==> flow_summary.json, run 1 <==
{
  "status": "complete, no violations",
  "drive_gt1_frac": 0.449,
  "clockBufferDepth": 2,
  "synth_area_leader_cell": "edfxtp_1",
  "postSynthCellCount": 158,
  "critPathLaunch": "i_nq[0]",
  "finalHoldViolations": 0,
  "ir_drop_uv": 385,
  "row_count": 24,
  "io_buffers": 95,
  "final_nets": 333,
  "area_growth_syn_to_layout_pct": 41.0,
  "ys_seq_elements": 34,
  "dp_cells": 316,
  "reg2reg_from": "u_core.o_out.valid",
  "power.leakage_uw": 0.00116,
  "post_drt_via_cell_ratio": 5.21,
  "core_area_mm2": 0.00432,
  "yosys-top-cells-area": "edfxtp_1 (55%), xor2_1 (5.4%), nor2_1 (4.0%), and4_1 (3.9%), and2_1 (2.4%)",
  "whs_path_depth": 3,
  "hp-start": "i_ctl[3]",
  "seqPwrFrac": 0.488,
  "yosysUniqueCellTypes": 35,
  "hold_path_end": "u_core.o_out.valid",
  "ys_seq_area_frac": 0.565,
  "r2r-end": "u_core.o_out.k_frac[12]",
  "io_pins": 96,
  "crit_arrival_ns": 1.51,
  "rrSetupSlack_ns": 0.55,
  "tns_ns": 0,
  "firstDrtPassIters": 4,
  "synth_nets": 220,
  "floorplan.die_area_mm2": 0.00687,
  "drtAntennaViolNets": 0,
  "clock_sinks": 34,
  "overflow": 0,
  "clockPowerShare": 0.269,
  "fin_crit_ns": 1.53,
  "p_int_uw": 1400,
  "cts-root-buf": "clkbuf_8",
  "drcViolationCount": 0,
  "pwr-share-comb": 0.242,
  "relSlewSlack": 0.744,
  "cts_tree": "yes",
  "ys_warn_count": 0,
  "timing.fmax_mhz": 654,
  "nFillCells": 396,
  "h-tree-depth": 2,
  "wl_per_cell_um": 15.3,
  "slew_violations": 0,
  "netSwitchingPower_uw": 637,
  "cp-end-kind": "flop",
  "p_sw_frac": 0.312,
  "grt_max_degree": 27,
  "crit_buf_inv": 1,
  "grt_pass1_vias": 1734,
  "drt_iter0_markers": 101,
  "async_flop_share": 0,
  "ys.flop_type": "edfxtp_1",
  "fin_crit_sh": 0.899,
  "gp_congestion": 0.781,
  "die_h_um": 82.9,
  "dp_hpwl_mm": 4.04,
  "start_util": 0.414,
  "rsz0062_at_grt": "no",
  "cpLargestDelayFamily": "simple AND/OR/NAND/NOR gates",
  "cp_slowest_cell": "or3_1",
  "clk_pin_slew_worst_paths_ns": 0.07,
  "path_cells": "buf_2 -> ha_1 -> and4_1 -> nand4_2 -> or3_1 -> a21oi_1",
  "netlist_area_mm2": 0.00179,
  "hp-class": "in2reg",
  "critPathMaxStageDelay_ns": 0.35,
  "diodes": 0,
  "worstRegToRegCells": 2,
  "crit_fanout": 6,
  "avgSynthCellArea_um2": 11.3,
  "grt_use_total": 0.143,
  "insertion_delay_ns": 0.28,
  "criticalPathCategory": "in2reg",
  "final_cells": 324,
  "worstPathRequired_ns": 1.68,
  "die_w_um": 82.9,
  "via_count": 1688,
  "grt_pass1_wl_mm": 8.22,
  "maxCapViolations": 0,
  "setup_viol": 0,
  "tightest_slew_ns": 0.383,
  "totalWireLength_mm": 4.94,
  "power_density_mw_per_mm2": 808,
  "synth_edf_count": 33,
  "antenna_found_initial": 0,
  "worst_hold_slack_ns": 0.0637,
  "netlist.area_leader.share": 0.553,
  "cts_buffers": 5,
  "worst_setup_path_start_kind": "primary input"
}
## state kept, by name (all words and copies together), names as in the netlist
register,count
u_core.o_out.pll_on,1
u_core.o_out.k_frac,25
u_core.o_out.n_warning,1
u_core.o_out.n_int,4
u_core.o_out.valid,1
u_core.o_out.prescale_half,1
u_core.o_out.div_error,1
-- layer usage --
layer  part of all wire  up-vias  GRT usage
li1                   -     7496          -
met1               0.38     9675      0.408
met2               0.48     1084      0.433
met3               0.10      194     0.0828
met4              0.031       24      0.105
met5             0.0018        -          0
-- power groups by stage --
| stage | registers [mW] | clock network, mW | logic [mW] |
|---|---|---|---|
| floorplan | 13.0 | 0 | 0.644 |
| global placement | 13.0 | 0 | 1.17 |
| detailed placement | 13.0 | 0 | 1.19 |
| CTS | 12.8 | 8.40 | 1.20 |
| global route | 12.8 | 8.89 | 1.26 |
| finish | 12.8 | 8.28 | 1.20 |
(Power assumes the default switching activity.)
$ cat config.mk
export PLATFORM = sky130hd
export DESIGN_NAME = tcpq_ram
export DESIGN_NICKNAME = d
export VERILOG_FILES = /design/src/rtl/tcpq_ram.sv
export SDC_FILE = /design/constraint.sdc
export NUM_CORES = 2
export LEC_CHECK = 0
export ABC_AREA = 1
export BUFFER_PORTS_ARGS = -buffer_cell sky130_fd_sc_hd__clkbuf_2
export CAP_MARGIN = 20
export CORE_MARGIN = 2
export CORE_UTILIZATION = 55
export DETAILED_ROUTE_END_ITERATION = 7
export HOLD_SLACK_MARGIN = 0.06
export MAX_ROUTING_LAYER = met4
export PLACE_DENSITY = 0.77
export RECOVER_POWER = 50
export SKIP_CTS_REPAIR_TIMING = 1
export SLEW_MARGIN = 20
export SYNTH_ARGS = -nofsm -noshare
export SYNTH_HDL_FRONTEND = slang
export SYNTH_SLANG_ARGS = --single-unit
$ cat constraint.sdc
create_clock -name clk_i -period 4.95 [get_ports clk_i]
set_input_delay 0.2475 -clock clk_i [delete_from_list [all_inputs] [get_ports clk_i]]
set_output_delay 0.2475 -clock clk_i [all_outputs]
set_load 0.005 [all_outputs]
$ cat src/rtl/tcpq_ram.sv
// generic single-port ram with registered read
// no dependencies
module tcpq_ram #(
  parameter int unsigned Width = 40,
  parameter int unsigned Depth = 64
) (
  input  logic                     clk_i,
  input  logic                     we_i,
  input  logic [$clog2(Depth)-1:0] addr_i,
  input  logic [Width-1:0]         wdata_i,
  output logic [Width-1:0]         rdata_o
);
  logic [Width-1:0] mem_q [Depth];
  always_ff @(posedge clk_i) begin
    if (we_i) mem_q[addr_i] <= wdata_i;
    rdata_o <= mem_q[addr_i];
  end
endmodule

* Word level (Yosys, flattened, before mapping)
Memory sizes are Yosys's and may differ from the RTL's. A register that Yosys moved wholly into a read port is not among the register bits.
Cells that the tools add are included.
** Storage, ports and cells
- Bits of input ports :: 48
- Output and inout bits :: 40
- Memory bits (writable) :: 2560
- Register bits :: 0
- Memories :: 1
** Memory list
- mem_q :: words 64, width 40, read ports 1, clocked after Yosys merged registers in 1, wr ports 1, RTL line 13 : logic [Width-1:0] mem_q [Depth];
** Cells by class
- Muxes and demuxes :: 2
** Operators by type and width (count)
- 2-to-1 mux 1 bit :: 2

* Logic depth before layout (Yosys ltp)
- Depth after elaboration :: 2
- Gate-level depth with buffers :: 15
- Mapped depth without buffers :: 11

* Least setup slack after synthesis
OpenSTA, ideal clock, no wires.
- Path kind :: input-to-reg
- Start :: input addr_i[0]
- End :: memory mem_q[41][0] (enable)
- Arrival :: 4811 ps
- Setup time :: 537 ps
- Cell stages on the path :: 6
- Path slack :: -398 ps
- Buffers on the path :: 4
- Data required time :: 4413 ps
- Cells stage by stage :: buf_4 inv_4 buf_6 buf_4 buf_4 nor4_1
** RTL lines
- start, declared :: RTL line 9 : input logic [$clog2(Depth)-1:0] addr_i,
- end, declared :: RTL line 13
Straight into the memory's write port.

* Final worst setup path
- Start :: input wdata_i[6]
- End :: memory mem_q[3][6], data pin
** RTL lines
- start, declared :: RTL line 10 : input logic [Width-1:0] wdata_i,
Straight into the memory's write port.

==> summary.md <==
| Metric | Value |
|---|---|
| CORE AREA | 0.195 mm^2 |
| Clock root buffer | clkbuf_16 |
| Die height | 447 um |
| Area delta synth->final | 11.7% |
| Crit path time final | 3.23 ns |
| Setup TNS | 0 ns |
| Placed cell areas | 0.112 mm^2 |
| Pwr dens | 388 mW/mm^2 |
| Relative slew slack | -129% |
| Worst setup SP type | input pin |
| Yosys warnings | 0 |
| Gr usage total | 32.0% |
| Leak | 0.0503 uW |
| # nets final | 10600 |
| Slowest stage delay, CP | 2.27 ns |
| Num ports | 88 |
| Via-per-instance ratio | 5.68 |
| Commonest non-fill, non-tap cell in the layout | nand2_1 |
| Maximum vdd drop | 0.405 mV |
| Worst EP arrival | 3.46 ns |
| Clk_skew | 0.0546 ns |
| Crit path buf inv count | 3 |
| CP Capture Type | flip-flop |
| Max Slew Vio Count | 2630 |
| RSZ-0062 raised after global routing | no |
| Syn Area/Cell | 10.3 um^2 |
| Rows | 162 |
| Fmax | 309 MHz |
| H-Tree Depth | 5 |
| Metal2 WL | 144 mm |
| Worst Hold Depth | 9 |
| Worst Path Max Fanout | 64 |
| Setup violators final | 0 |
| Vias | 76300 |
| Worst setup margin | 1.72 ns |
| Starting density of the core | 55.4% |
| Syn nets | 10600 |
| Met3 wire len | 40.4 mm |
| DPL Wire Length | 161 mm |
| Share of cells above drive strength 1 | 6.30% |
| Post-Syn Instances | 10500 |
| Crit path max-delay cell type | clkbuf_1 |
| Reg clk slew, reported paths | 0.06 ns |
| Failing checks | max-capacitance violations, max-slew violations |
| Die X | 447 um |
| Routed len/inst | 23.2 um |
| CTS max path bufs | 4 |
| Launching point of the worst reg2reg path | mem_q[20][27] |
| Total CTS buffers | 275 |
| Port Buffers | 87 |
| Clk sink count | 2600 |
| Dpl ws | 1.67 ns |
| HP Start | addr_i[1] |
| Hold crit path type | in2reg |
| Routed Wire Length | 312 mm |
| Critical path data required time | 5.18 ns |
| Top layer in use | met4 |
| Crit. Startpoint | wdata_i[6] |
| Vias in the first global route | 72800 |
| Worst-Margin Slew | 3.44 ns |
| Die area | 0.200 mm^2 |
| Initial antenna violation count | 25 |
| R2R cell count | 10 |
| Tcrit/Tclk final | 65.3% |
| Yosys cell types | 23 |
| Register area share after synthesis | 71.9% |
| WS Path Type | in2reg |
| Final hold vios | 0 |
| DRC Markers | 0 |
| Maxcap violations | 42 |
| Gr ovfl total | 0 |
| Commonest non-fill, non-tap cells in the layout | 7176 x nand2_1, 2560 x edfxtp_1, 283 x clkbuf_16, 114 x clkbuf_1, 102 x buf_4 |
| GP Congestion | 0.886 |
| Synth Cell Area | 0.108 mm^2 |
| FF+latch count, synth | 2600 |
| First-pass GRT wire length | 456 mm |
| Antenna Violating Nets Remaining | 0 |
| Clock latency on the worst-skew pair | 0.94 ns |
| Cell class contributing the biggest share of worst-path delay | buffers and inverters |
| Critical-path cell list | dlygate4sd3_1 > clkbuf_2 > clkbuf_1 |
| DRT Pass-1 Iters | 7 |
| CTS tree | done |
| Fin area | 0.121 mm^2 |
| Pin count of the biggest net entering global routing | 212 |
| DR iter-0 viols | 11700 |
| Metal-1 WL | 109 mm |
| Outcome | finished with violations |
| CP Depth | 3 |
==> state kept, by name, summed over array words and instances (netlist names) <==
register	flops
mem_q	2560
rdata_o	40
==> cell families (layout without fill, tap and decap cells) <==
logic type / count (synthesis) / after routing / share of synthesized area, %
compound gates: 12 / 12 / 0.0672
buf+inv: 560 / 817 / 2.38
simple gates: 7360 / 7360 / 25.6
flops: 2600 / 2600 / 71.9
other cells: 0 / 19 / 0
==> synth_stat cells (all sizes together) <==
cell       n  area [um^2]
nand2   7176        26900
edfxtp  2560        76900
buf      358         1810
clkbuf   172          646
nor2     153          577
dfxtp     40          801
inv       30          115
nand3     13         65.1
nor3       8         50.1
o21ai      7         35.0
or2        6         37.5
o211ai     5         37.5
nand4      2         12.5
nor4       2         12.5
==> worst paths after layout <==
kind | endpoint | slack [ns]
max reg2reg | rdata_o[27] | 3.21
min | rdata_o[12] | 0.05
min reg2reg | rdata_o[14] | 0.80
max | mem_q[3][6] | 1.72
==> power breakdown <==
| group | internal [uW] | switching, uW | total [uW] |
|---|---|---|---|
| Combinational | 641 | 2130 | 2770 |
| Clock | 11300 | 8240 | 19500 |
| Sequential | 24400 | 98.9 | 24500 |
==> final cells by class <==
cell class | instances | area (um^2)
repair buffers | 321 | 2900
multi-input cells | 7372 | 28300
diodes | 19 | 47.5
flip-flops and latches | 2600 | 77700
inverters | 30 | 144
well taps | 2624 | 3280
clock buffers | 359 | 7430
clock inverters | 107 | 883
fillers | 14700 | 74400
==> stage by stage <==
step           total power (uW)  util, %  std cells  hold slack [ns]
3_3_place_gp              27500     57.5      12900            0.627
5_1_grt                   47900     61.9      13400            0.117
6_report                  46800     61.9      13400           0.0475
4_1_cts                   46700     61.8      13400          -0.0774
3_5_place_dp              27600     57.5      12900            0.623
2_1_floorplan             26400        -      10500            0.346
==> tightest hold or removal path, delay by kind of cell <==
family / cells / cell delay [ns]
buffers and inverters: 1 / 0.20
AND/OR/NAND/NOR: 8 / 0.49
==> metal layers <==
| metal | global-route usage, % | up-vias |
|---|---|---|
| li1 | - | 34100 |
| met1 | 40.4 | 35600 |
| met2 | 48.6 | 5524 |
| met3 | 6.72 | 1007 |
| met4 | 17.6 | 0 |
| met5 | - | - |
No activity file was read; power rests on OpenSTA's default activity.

========================

_Task requirements:_ What is needed is every line of the records that contains the word "placement".

_Result:_
| global placement | 13.0 | 0 | 1.17 |
| detailed placement | 13.0 | 0 | 1.19 |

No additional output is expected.